As Told to Lou Larkin


This is the first time I’ve been able to look back and really understand what happened to me during the divorce. Now I can talk about it and tell you how I felt and why I felt that way. At the time I could not, because what I did was not a conscious, carefully planned effort on my part. I suppose, if you want to look at the cold result of my attempt to keep my parents together, it must be listed as a failure. My parents did divorce. So, statistically, I lost. Yet, I think that from a divorce that almost ruined my life I learned things about myself I’d never have known if I hadn’t become involved.

Pensive PaulWhen my parents told me they were going to divorce I wanted to run—the other way. I hate problems. I still do. And the loss of love between my parents became that—exactly. A problem. At first I dragged every conceivable excuse through my mind for ignoring a situation which I wanted to believe was a private and personal difference between two other people. Yet in the sensible moments that finally arrived I knew that these two people were the most important in my world. I loved them, and for me not to become involved was a kind of cowardice, a fear of facing a glaring responsibility. I also felt if I didn’t have the guts to face an obligation that was gnawing at my conscience, I’d be lacking in simple courage. Even worse, what kind of a son would I be? The answer to that question told me I had to do something. Just what, I didn’t know.

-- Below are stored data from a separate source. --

[src/design/ltc_pkg.sv]
// Shared types and constants for the least-used tag cache.
// No dependencies; compile first.
package ltc_pkg;

    localparam int KEY_W             = 32;
    localparam int SLOT_W            = 4;
    localparam int DEF_ENTRIES       = 16;
    localparam int DEF_COUNT_WIDTH   = 16;

    typedef enum logic [1:0] {
        FN_LOOKUP = 2'd0,
        FN_INSERT = 2'd1,
        FN_TOUCH  = 2'd2,
        FN_DIRTY  = 2'd3
    } func_t;

    typedef enum logic [1:0] {
        ALU_EQ,
        ALU_LT,
        ALU_INC
    } alu_op_t;

    typedef struct packed {
        alu_op_t          op;
        logic [KEY_W-1:0] a;
        logic [KEY_W-1:0] b;
    } alu_req_t;

    typedef enum logic [2:0] {
        ST_IDLE,
        ST_LOOK,
        ST_EVSCAN,
        ST_INSTALL,
        ST_TOUCH_RD,
        ST_TOUCH_WR,
        ST_FINISH
    } state_t;

endpackage

[src/design/ltc_if.sv]
// Request and response channel interfaces for the tag cache.
// Depends on ltc_pkg.
interface ltc_req_if;
    import ltc_pkg::*;

    logic                valid;
    logic                ready;
    func_t               func;
    logic [KEY_W-1:0]    object_key;
    logic [SLOT_W-1:0]   target_slot;
    logic                load_from_backing;

    modport source (output valid, func, object_key, target_slot, load_from_backing,
                    input ready);
    modport sink   (input valid, func, object_key, target_slot, load_from_backing,
                    output ready);
endinterface

interface ltc_rsp_if;
    import ltc_pkg::*;

    logic                valid;
    logic                ready;
    logic                hit;
    logic [SLOT_W-1:0]   result_slot;
    logic                writeback;
    logic [KEY_W-1:0]    victim_key;
    logic                fetch;

    modport source (output valid, hit, result_slot, writeback, victim_key, fetch,
                    input ready);
    modport sink   (input valid, hit, result_slot, writeback, victim_key, fetch,
                    output ready);
endinterface

[src/design/ltc_ram.sv]
// Generic single-write, single-read RAM with registered read data.
// No dependencies.
module ltc_ram #(
    parameter int WIDTH = 32,
    parameter int DEPTH = 16,
    localparam int AW   = (DEPTH > 1) ? $clog2(DEPTH) : 1
) (
    input  logic             clk,
    input  logic             we,
    input  logic [AW-1:0]    waddr,
    input  logic [WIDTH-1:0] wdata,
    input  logic [AW-1:0]    raddr,
    output logic [WIDTH-1:0] rdata
);
    logic [WIDTH-1:0] mem [DEPTH];

    always_ff @(posedge clk)
    begin
        if (we)
        begin
            mem[waddr] <= wdata;
        end
        rdata <= mem[raddr];
    end
endmodule

[src/design/ltc_alu.sv]
// Shared compare/increment unit: key equality, count less-than, saturating increment.
// Depends on ltc_pkg.
module ltc_alu #(
    parameter int CNT_W = ltc_pkg::DEF_COUNT_WIDTH
) (
    input  ltc_pkg::alu_req_t  req,
    output logic               flag,
    output logic [CNT_W-1:0]   inc
);
    import ltc_pkg::*;

    logic [CNT_W-1:0] cnt;

    assign cnt = req.a[CNT_W-1:0];

    always_comb
    begin
        flag = 1'b0;
        inc  = cnt;
        case (req.op)
            ALU_EQ:  flag = (req.a == req.b);
            ALU_LT:  flag = (req.a < req.b);
            ALU_INC: inc  = (cnt == {CNT_W{1'b1}}) ? cnt : cnt + 1'b1;
            default: flag = 1'b0;
        endcase
    end
endmodule

[src/design/least_used_tag_cache_top.sv]
// Least-used tag cache top: sequencer, dirty marks, key and count RAMs, shared ALU.
// Depends on ltc_pkg, ltc_if, ltc_ram and ltc_alu.
//
//   Channel  Dir  Handshake      Payload
//   req      in   valid/ready    func, object_key, target_slot, load_from_backing
//   rsp      out  valid/ready    hit, result_slot, writeback, victim_key, fetch
//
// One item at a time; req.ready is high only when the sequencer is idle.
// Lookup walks the filled slots through the key RAM, one slot per cycle; an eviction walks
// all ENTRIES counts. The RAM read port sets the pace.
// Reset clears state, fill level, dirty marks and the output valid; no clearing pass.
// A held response does not block the next request; only its own finish step waits.
module least_used_tag_cache_top #(
    parameter int ENTRIES     = ltc_pkg::DEF_ENTRIES,
    parameter int COUNT_WIDTH = ltc_pkg::DEF_COUNT_WIDTH
) (
    input  logic      clk,
    input  logic      rst_n,
    ltc_req_if.sink   req,
    ltc_rsp_if.source rsp
);
    import ltc_pkg::*;

    localparam int IDX_W  = (ENTRIES > 1) ? $clog2(ENTRIES) : 1;
    localparam int FILL_W = $clog2(ENTRIES + 1);

    state_t                 state_reg, state_next;
    logic [FILL_W-1:0]      fill_reg, fill_next;
    logic [ENTRIES-1:0]     dirty_reg, dirty_next;
    logic                   cmp_vld_reg, cmp_vld_next;
    logic                   out_vld_reg, out_vld_next;

    logic [IDX_W-1:0]       rd_addr_reg, rd_addr_next;
    logic [IDX_W-1:0]       cmp_idx_reg, cmp_idx_next;
    logic [IDX_W-1:0]       last_reg, last_next;
    logic [KEY_W-1:0]       key_reg, key_next;
    logic                   load_reg, load_next;
    logic                   evict_reg, evict_next;
    logic [IDX_W-1:0]       best_idx_reg, best_idx_next;
    logic [COUNT_WIDTH-1:0] best_cnt_reg, best_cnt_next;
    logic [KEY_W-1:0]       best_key_reg, best_key_next;

    logic                   res_hit_reg, res_hit_next;
    logic [SLOT_W-1:0]      res_slot_reg, res_slot_next;
    logic                   res_wb_reg, res_wb_next;
    logic [KEY_W-1:0]       res_vkey_reg, res_vkey_next;
    logic                   res_fetch_reg, res_fetch_next;

    logic                   out_hit_reg;
    logic [SLOT_W-1:0]      out_slot_reg;
    logic                   out_wb_reg;
    logic [KEY_W-1:0]       out_vkey_reg;
    logic                   out_fetch_reg;
    logic                   out_load;

    logic                   key_we, cnt_we;
    logic [IDX_W-1:0]       wr_addr;
    logic [COUNT_WIDTH-1:0] cnt_wdata;
    logic [KEY_W-1:0]       key_rdata;
    logic [COUNT_WIDTH-1:0] cnt_rdata;

    alu_req_t               alu_req;
    logic                   alu_flag;
    logic [COUNT_WIDTH-1:0] alu_inc;

    logic                   req_xfer;
    logic                   target_ok;
    logic                   take_best;
    logic                   victim_dirty;

    ltc_ram #(.WIDTH(KEY_W), .DEPTH(ENTRIES)) u_key_ram (
        .clk   (clk),
        .we    (key_we),
        .waddr (wr_addr),
        .wdata (key_reg),
        .raddr (rd_addr_reg),
        .rdata (key_rdata)
    );

    ltc_ram #(.WIDTH(COUNT_WIDTH), .DEPTH(ENTRIES)) u_cnt_ram (
        .clk   (clk),
        .we    (cnt_we),
        .waddr (wr_addr),
        .wdata (cnt_wdata),
        .raddr (rd_addr_reg),
        .rdata (cnt_rdata)
    );

    ltc_alu #(.CNT_W(COUNT_WIDTH)) u_alu (
        .req  (alu_req),
        .flag (alu_flag),
        .inc  (alu_inc)
    );

    assign req.ready  = (state_reg == ST_IDLE);
    assign req_xfer   = req.valid && req.ready;
    assign target_ok  = (32'(req.target_slot) < 32'(fill_reg));
    assign victim_dirty = evict_reg && dirty_reg[best_idx_reg];
    assign take_best  = (cmp_idx_reg == '0) || alu_flag;

    assign rsp.valid       = out_vld_reg;
    assign rsp.hit         = out_hit_reg;
    assign rsp.result_slot = out_slot_reg;
    assign rsp.writeback   = out_wb_reg;
    assign rsp.victim_key  = out_vkey_reg;
    assign rsp.fetch       = out_fetch_reg;

    always_comb
    begin
        state_next     = state_reg;
        fill_next      = fill_reg;
        dirty_next     = dirty_reg;
        cmp_vld_next   = 1'b0;
        rd_addr_next   = rd_addr_reg;
        cmp_idx_next   = rd_addr_reg;
        last_next      = last_reg;
        key_next       = key_reg;
        load_next      = load_reg;
        evict_next     = evict_reg;
        best_idx_next  = best_idx_reg;
        best_cnt_next  = best_cnt_reg;
        best_key_next  = best_key_reg;
        res_hit_next   = res_hit_reg;
        res_slot_next  = res_slot_reg;
        res_wb_next    = res_wb_reg;
        res_vkey_next  = res_vkey_reg;
        res_fetch_next = res_fetch_reg;
        key_we         = 1'b0;
        cnt_we         = 1'b0;
        wr_addr        = best_idx_reg;
        cnt_wdata      = '0;
        out_load       = 1'b0;
        alu_req.op     = ALU_EQ;
        alu_req.a      = key_rdata;
        alu_req.b      = key_reg;

        case (state_reg)
            ST_IDLE:
            begin
                if (req_xfer)
                begin
                    key_next       = req.object_key;
                    load_next      = req.load_from_backing;
                    res_hit_next   = 1'b0;
                    res_slot_next  = '0;
                    res_wb_next    = 1'b0;
                    res_vkey_next  = '0;
                    res_fetch_next = 1'b0;
                    rd_addr_next   = '0;
                    case (req.func)
                        FN_LOOKUP:
                        begin
                            last_next  = IDX_W'(fill_reg - 1'b1);
                            state_next = (fill_reg == '0) ? ST_FINISH : ST_LOOK;
                        end
                        FN_INSERT:
                        begin
                            if (fill_reg < FILL_W'(ENTRIES))
                            begin
                                evict_next    = 1'b0;
                                best_idx_next = IDX_W'(fill_reg);
                                state_next    = ST_INSTALL;
                            end
                            else
                            begin
                                evict_next = 1'b1;
                                last_next  = IDX_W'(ENTRIES - 1);
                                state_next = ST_EVSCAN;
                            end
                        end
                        FN_TOUCH:
                        begin
                            res_slot_next = req.target_slot;
                            rd_addr_next  = IDX_W'(req.target_slot);
                            state_next    = target_ok ? ST_TOUCH_RD : ST_FINISH;
                        end
                        FN_DIRTY:
                        begin
                            res_slot_next = req.target_slot;
                            if (target_ok)
                            begin
                                dirty_next[IDX_W'(req.target_slot)] = 1'b1;
                            end
                            state_next = ST_FINISH;
                        end
                        default: state_next = ST_FINISH;
                    endcase
                end
            end

            ST_LOOK:
            begin
                // Issue the next read while comparing the slot read last cycle
                cmp_vld_next = 1'b1;
                if (rd_addr_reg != last_reg)
                begin
                    rd_addr_next = rd_addr_reg + 1'b1;
                end
                if (cmp_vld_reg)
                begin
                    if (alu_flag)
                    begin
                        res_hit_next  = 1'b1;
                        res_slot_next = SLOT_W'(cmp_idx_reg);
                        state_next    = ST_FINISH;
                    end
                    else if (cmp_idx_reg == last_reg)
                    begin
                        state_next = ST_FINISH;
                    end
                end
            end

            ST_EVSCAN:
            begin
                alu_req.op   = ALU_LT;
                alu_req.a    = KEY_W'(cnt_rdata);
                alu_req.b    = KEY_W'(best_cnt_reg);
                cmp_vld_next = 1'b1;
                if (rd_addr_reg != last_reg)
                begin
                    rd_addr_next = rd_addr_reg + 1'b1;
                end
                if (cmp_vld_reg)
                begin
                    if (take_best)
                    begin
                        best_idx_next = cmp_idx_reg;
                        best_cnt_next = cnt_rdata;
                        best_key_next = key_rdata;
                    end
                    if (cmp_idx_reg == last_reg)
                    begin
                        state_next = ST_INSTALL;
                    end
                end
            end

            ST_INSTALL:
            begin
                key_we         = 1'b1;
                cnt_we         = 1'b1;
                wr_addr        = best_idx_reg;
                cnt_wdata      = '0;
                dirty_next[best_idx_reg] = 1'b0;
                if (!evict_reg)
                begin
                    fill_next = fill_reg + 1'b1;
                end
                res_hit_next   = 1'b1;
                res_slot_next  = SLOT_W'(best_idx_reg);
                res_wb_next    = victim_dirty;
                res_vkey_next  = victim_dirty ? best_key_reg : '0;
                res_fetch_next = load_reg;
                state_next     = ST_FINISH;
            end

            ST_TOUCH_RD:
            begin
                // Count RAM read of the target slot is in flight
                state_next = ST_TOUCH_WR;
            end

            ST_TOUCH_WR:
            begin
                alu_req.op = ALU_INC;
                alu_req.a  = KEY_W'(cnt_rdata);
                alu_req.b  = '0;
                cnt_we     = 1'b1;
                wr_addr    = rd_addr_reg;
                cnt_wdata  = alu_inc;
                state_next = ST_FINISH;
            end

            ST_FINISH:
            begin
                if (!out_vld_reg || rsp.ready)
                begin
                    out_load   = 1'b1;
                    state_next = ST_IDLE;
                end
            end

            default: state_next = ST_IDLE;
        endcase

        out_vld_next = out_vld_reg;
        if (out_load)
        begin
            out_vld_next = 1'b1;
        end
        else if (rsp.ready)
        begin
            out_vld_next = 1'b0;
        end
    end

    always_ff @(posedge clk or negedge rst_n)
    begin
        if (!rst_n)
        begin
            state_reg   <= ST_IDLE;
            fill_reg    <= '0;
            dirty_reg   <= '0;
            cmp_vld_reg <= 1'b0;
            out_vld_reg <= 1'b0;
        end
        else
        begin
            state_reg   <= state_next;
            fill_reg    <= fill_next;
            dirty_reg   <= dirty_next;
            cmp_vld_reg <= cmp_vld_next;
            out_vld_reg <= out_vld_next;
        end
    end

    always_ff @(posedge clk)
    begin
        rd_addr_reg   <= rd_addr_next;
        cmp_idx_reg   <= cmp_idx_next;
        last_reg      <= last_next;
        key_reg       <= key_next;
        load_reg      <= load_next;
        evict_reg     <= evict_next;
        best_idx_reg  <= best_idx_next;
        best_cnt_reg  <= best_cnt_next;
        best_key_reg  <= best_key_next;
        res_hit_reg   <= res_hit_next;
        res_slot_reg  <= res_slot_next;
        res_wb_reg    <= res_wb_next;
        res_vkey_reg  <= res_vkey_next;
        res_fetch_reg <= res_fetch_next;
        if (out_load)
        begin
            out_hit_reg   <= res_hit_reg;
            out_slot_reg  <= res_slot_reg;
            out_wb_reg    <= res_wb_reg;
            out_vkey_reg  <= res_vkey_reg;
            out_fetch_reg <= res_fetch_reg;
        end
    end

    a_fill_bound: assert property (@(posedge clk) disable iff (!rst_n)
        32'(fill_reg) <= ENTRIES)
        else $error("fill level beyond table size");

    a_fill_only_install: assert property (@(posedge clk) disable iff (!rst_n)
        fill_reg != $past(fill_reg) |-> $past(state_reg) == ST_INSTALL)
        else $error("fill level changed outside install");

    a_wb_implies_hit: assert property (@(posedge clk) disable iff (!rst_n)
        rsp.valid && rsp.writeback |-> rsp.hit && rsp.fetch == out_fetch_reg)
        else $error("write-back reported without insert");

    a_match_ends_scan: assert property (@(posedge clk) disable iff (!rst_n)
        state_reg == ST_LOOK && cmp_vld_reg && alu_flag |=> state_reg == ST_FINISH)
        else $error("lookup scan continued after a match");

endmodule

[src/flat_wrapper.sv]
// flat-port wrapper written by rule: the top's interface ports become plain ports
module least_used_tag_cache_top_flat import ltc_pkg::*;
#(
    parameter int ENTRIES     = ltc_pkg::DEF_ENTRIES,
    parameter int COUNT_WIDTH = ltc_pkg::DEF_COUNT_WIDTH
)
  (clk, rst_n, req_valid, req_func, req_object_key, req_target_slot, req_load_from_backing, req_ready, rsp_valid, rsp_hit, rsp_result_slot, rsp_writeback, rsp_victim_key, rsp_fetch, rsp_ready);
  ltc_req_if req_i ();
  ltc_rsp_if rsp_i ();
  input  logic clk;
  input  logic rst_n;
  input wire logic [$bits(req_i.valid)-1:0] req_valid;
  input wire logic [$bits(req_i.func)-1:0] req_func;
  input wire logic [$bits(req_i.object_key)-1:0] req_object_key;
  input wire logic [$bits(req_i.target_slot)-1:0] req_target_slot;
  input wire logic [$bits(req_i.load_from_backing)-1:0] req_load_from_backing;
  output wire logic [$bits(req_i.ready)-1:0] req_ready;
  output wire logic [$bits(rsp_i.valid)-1:0] rsp_valid;
  output wire logic [$bits(rsp_i.hit)-1:0] rsp_hit;
  output wire logic [$bits(rsp_i.result_slot)-1:0] rsp_result_slot;
  output wire logic [$bits(rsp_i.writeback)-1:0] rsp_writeback;
  output wire logic [$bits(rsp_i.victim_key)-1:0] rsp_victim_key;
  output wire logic [$bits(rsp_i.fetch)-1:0] rsp_fetch;
  input wire logic [$bits(rsp_i.ready)-1:0] rsp_ready;
  assign req_i.valid = req_valid;
  assign req_i.func = req_func;
  assign req_i.object_key = req_object_key;
  assign req_i.target_slot = req_target_slot;
  assign req_i.load_from_backing = req_load_from_backing;
  assign req_ready = req_i.ready;
  assign rsp_valid = rsp_i.valid;
  assign rsp_hit = rsp_i.hit;
  assign rsp_result_slot = rsp_i.result_slot;
  assign rsp_writeback = rsp_i.writeback;
  assign rsp_victim_key = rsp_i.victim_key;
  assign rsp_fetch = rsp_i.fetch;
  assign rsp_i.ready = rsp_ready;
  least_used_tag_cache_top #(.ENTRIES(ENTRIES), .COUNT_WIDTH(COUNT_WIDTH)) u_core (.clk(clk), .rst_n(rst_n), .req(req_i), .rsp(rsp_i));
endmodule
[config.mk]
export PLATFORM = sky130hd
export DESIGN_NAME = least_used_tag_cache_top_flat
export DESIGN_NICKNAME = d
export VERILOG_FILES = /design/src/design/ltc_pkg.sv /design/src/design/ltc_if.sv /design/src/design/ltc_ram.sv /design/src/design/ltc_alu.sv /design/src/design/least_used_tag_cache_top.sv /design/src/flat_wrapper.sv
export SDC_FILE = /design/constraint.sdc
export NUM_CORES = 1
export LEC_CHECK = 0
export CORE_ASPECT_RATIO = 1.1
export CORE_MARGIN = 5
export CORE_UTILIZATION = 45
export DETAILED_ROUTE_END_ITERATION = 10
export DONT_BUFFER_PORTS = 1
export HOLD_SLACK_MARGIN = 0.02
export SKIP_CTS_REPAIR_TIMING = 1
export SLEW_MARGIN = 20
export SYNTH_ARGS = -nofsm -noshare
export SYNTH_HDL_FRONTEND = slang
export SYNTH_SLANG_ARGS = --single-unit
[constraint.sdc]
create_clock -name clk -period 11.7 [get_ports clk]
set_clock_uncertainty 0.1 [all_clocks]
set_input_delay 2.34 -clock clk [delete_from_list [all_inputs] [get_ports clk]]
set_output_delay 2.34 -clock clk [all_outputs]
set_load 0.01 [all_outputs]
==> metrics <==
status complete, no violations; worst-margin pin slew 1.06 ns; Mapped Area 39300 um2; Reg2Reg Setup Slack 6.28 ns; Finish-stage setup viols 0; grt total ovfl 0; diode count 0; Yosys top cell area share 71.8%; clk slew on worst S/H paths 0.07 ns; async set-or-reset flop fraction in the synthesized netlist 2.55%; detailed-route DRC error count 0; Max Cap Violations 0; Lkg Pwr 0.0147 uW; hold_sp u_core.res_vkey_reg[3]; Hold Path End u_core.rsp.victim_key[3]; CP arrival 5.60 ns; via count 19100; Hold Path Class reg2reg; nets@finish 2061; Worst IR Drop VDD 0.480 mV; number of synthesized flops with an enable pin 940; CP startpoint kind register; synth top area cells edfxtp_1 72%, mux4_2 14%, dfxtp_1 2.6%, dfrtp_1 1.7%, ha_1 1.3%; Worst setup EP type register; Worst Hold Path Cells 0; synth unique cells 64; vias per cell 5.94; initial antenna violation count 2; first-pass GRT wire length 133 mm; CTS tree built; Ports 84; Filler Cells Inserted 6811; FF/Latch Area 29900 um2; Reg2Reg Depth 11; Crit path required time 11.88 ns; Mapped Avg Cell Area 20.6 um2; CTS sink count 1018; die height 320 um; post-synthesis sequential area ratio 76.1%; first drt pass iteration count 5; Clock Latency Late Sink 0.67 ns; DRT iter0 DRCs 1940; maximum operating frequency 0.185 GHz; worst reg2reg startpoint u_core.state_reg[1]; PwrDens 258 nW/um2; Slew HR 29.1%; TritonCTS buffer count 98; DR WL/cell 28.0 um; synthesis-to-finish area growth 12.8%; Synth area leader edfxtp_1; Main synth FF type edfxtp_1; Yosys reg bits 1018; RSZ-0062 raised after global routing no; Slew Viols, Final 0; Largest register FFs 512; crit path launch u_core.state_reg[1]; area of the multi-input gates 9060 um2; share of cells above drive strength 1 24.7%; Detailed Route WL 90.1 mm; vias in the first global route 19400; Synth Warn # 0; detailed placement HPWL 49.5 mm; Initial Utilization 45.4%; Setup TNS 0 ns; total track usage 19.2%; Core Area 86500 um2; Crit Path Max Fanout 48; Final ANT Viol Nets 0; die outline width 292 um; Hold Vio Cnt, Final 0; R2R Path End u_core.best_cnt_reg[0]; row count 113; Bufs on Longest Clock Path 3; I/O Buffers 0; Hold Slack 0.319 ns; largest net degree at the start of global routing 120; clock root buffer master clkbuf_16; top flop regs u_core.u_key_ram.mem x512, u_core.u_cnt_ram.mem x256; Post-Synthesis Cells 1911; syn nets 1994; H-tree level count 3; min Tclk post-route 5.42 ns; Final period util 46.3%; die area 93400 um2; RePlAce Congestion 0.875; Crit Path Class reg2reg; most flop-heavy register u_core.u_key_ram.mem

Now it has to happen to you before you can fully understand the heart-breaking shock that hits you when you see, in print, the fact that your mother and father are going to divorce, as I did in the newspapers. Unfortunately, because I was playing the happy son of happily-married parents on “The Donna Reed Show,” it became a news item that my own parents were breaking up. To me it was like reading that someone I loved had died. I confess that my next reaction, was, “How can they do that to me?” I brooded over that for a while. Then I realized in a cold sweat that I was thinking only of myself and not at all of the heartache my parents were surely suffering. Then I asked myself—and this was the possibility that really floored me—had I been the cause, in whole or in part, for the loss of love between them. I know now that I wasn’t—but it took a long time for me to be sure.

I was faced with a big decision—with which parent would I live? How great was my responsibility to each parent, to my older sister Pam and younger one Patty? I decided to live with my mother. Patty would be with her and I saw it was going to be necessary to help Patty as much as possible—and my mother. At the same time I had to avoid giving my father the impression that I was siding with my mother or that from now on he was to be left out.

My concern for Patty was particularly sensitive and I’ll tell you why. It was the result of a bitter lesson I learned on December 14, 1959, and it involved Pamela. She was sixteen then and I was fourteen. At that time we were typical brother and sister. Pam and I would quarrel at the drop of an eyelid. We indulged in what psychiatrists call the sibling rivalry. And rivals we were. Then on that day in December we were in an auto accident. Pam was very seriously injured and I have scars on my face and hands. But in the hospital the crisis jammed one thing right up into the front of my mind—I had to be with Pam, not just close by her, but in the same room with her.

(Editor’s Note: Paul’s injuries, incidentally, the result of his head smashing through the windshield, involved the restoration of his right ear—it hung by only a small piece of tissue—and one hundred eight six stitches along his right cheek and temple. Only his youth saved him from an excruciating six months’ series of skin and cartilage grafts. Today, unless Paul points them out, the scars of that near-tragedy are almost, fortunately, invisible.)

Anyhow, I told the hospital people I wanted Pam in the same room with me. They refused, advising me that all hospitals had a rule which forbid teenage boy and girl from being in the same room. I told them that was ridiculous since we were brother and sister. My father battled the hospital’s front office for more than hour until it relented and allowed Pam to be with me.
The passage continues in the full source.